Many women notice after age 45 that fat seems to accumulate readily at the waist. There are even terms for it, like menopause belly, muffin top, or “meno-pot.” What does the science tell us about menopausal belly fat and how to get rid of it? What are the hormonal drivers and are they amenable to change with personalized lifestyle medicine? Certainly belly fat, specifically subcutaneous and visceral abdominal fat, increases during menopause,1-3 when the changing hormonal environment can bring with it a remodeling of fat storage patterns. Abdominal fat, especially visceral fat, is biochemically different and more metabolically active than fat stored in other areas, secreting more pro-inflammatory cytokines and adipokines.4 That means preventing or reversing belly fat is not just a vanity project, it’s a meaningful step in managing a woman’s overall health, as abdominal fat has been consistently linked with insulin resistance, impaired glucose control, and overall higher cardiometabolic and breast cancer risk. Practitioners are often asked ‘How can I get rid of menopausal belly fat?’, and it is important to remember that effective management is multifaceted – encompassing an understanding how changes in sex steroids interact with other endocrine systems and also with lifestyle choices, and recognizing the best time to implement a lifestyle medicine approach is in the years before a woman’s final menstrual period.

The changing hormonal environment

A robust understanding of the hormonal changes associated with perimenopause and menopause can guide women toward effective intervention. Here are the top five hormonal changes associated with the menopausal transition. 
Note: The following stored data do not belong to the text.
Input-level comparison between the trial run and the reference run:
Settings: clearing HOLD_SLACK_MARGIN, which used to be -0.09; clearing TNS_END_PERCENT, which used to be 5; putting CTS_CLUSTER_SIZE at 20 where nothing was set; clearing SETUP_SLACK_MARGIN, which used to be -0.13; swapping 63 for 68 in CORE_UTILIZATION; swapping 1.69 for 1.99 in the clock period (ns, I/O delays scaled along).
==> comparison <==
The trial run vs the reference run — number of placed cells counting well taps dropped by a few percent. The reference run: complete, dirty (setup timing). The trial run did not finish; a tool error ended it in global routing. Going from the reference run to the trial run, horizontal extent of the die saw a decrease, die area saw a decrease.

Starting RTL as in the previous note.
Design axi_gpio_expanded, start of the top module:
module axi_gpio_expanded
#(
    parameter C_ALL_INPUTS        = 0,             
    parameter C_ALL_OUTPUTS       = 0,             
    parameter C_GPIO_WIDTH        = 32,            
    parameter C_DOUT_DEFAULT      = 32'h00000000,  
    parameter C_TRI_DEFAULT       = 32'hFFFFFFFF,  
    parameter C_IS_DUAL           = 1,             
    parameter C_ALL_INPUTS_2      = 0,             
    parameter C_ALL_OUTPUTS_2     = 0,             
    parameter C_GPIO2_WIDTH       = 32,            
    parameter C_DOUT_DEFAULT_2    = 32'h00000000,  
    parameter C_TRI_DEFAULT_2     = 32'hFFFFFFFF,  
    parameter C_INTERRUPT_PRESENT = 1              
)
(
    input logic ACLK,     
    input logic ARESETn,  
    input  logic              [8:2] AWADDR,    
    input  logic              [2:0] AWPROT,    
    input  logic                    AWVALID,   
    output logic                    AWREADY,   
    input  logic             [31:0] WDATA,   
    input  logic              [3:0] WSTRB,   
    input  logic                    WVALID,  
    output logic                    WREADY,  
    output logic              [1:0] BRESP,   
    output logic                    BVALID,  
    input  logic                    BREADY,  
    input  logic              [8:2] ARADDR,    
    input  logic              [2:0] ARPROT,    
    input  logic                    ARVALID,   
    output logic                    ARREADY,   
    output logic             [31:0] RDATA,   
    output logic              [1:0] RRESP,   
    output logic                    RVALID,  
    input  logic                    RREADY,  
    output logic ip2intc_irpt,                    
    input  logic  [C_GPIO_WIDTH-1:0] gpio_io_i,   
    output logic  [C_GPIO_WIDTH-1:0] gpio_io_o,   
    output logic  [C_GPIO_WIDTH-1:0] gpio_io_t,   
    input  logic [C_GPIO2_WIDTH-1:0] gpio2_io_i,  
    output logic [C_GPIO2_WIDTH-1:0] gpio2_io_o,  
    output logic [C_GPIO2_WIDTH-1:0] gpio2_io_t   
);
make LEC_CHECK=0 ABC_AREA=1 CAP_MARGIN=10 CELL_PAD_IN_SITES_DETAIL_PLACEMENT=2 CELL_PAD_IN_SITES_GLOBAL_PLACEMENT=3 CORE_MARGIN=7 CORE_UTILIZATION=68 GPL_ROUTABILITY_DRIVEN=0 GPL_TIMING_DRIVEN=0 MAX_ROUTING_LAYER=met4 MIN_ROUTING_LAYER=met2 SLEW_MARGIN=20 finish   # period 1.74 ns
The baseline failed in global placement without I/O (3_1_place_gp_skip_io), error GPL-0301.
  • Changes in estrogen and estrogen dominance: Menopause is often framed simply as the loss of estrogen, but the road from pre- to post-menopausal estrogen levels is not necessarily smooth. Although loss of estrogen itself is linked with increasing abdominal fat,2,3 paradoxically the estrogen dominance that occurs in perimenopause and that may continue into menopause is seen clinically as a culprit in expanding abdominal fat mass.5 Between age 35 and 45, most women are beginning to run low on ripe eggs and experience hormonal changes linked with advancing reproductive age.6 During this time reduced progesterone coupled with high and erratic estrogen occurs.6,7 Estrogen declines but is in relative excess to progesterone. This is the definition of estrogen dominance: having a progesterone level that’s less than 100X the level of estrogen, creating an imbalance in the estrogen-progesterone partnership and essentially an inadequate level of progesterone to keep estrogen in check. Local estrogen production in adipose tissue can also contribute to estrogen dominance during this time. For example, aromatase enzymes, responsible for converting androgens to estrogens, are more active in visceral adipose tissue of post-menopausal women in response to cortisol.8
  • Cortisol: Dysregulation of the HPA axis and cortisol excess can manifest as increased central and visceral fat mass and metabolic disturbances such as insulin resistance.9,10 Increased production of cortisol,11 and conversion of cortisone (inactive) to cortisol (active) has been described in post-menopausal women,12 indicating that increased cortisol synthesis and conversion could contribute to metabolic dysfunction in these women. Cortisol is regulated in part by sex steroids, and estrogen down-regulates the expression and activity 11β-HSD1, the enzyme involved in converting inactive cortisone to active cortisol13 – so higher estrogen, lower 11β-HSD1 and less active cortisol formed. Declining estrogen levels during menopause can have a knock-on effect on cortisol formation, and 11β-HSD1 has been shown to be upregulated particularly in visceral fat in post-menopausal compared with pre-menopausal women. 1,11,12 As well as contributing directly metabolic dysfunction, higher cortisol can feed back to hormonal environment and contribute to estrogen dominance occurring at this time through cortisol-induced aromatase activity.8,14
  • Insulin: Fat cells accumulating in the abdomen is linked with insulin resistance. The pro-inflammatory cytokines produced by abdominal fat interferes with insulin signaling.15 This results in insulin resistance where cell response to insulin is lost, which creates a cycle where greater production of insulin is required to manage blood glucose levels. Insulin is a gatekeeper of metabolism, and rising insulin levels can set off a chain reaction that ultimately leads to a cycle of weight and abdominal fat gain. Insulin can lower production of sex hormone binding globulin (SHBG) in the liver.16,17 Lower SHBG results in greater free androgens and estrogens in circulation, and is linked with visceral fat and insulin resistance in menopausal women.18,19 In addition, insulin resistance can have a knock-on effect on leptin, insulin’s cousin.
  • Leptin: Leptin is the put-down-your-fork hormone, the one that tells you when you are full.20 Elevated insulin levels eventually lead to elevated leptin, which despite what you may think, does not mean you are more likely to put down your fork and stop eating. Instead, consistently elevated leptin levels lead to a dysfunction of leptin receptors and they stop sending signals to the brain to tell you to stop eating – this is called leptin resistance.21 The mechanisms driving leptin-resistance are complex, but high intakes of refined carbohydrates have linked with its development.22
  • Thyroid hormones: Thyroid hormones, which regulate how quickly we burn calories and maintains our metabolism, can becomes unbalanced with age, a trend that has been labeled ‘thyropause’. If the thyroid becomes underactive, this can lead to symptoms including weakness, fatigue, and weight gain.23

What can be done?

One of the biggest myths in women’s health is that once hormones change with menopause, abdominal adiposity is immovable – however addressing modifiable hormones such as cortisol and insulin in the following ways can have an impact.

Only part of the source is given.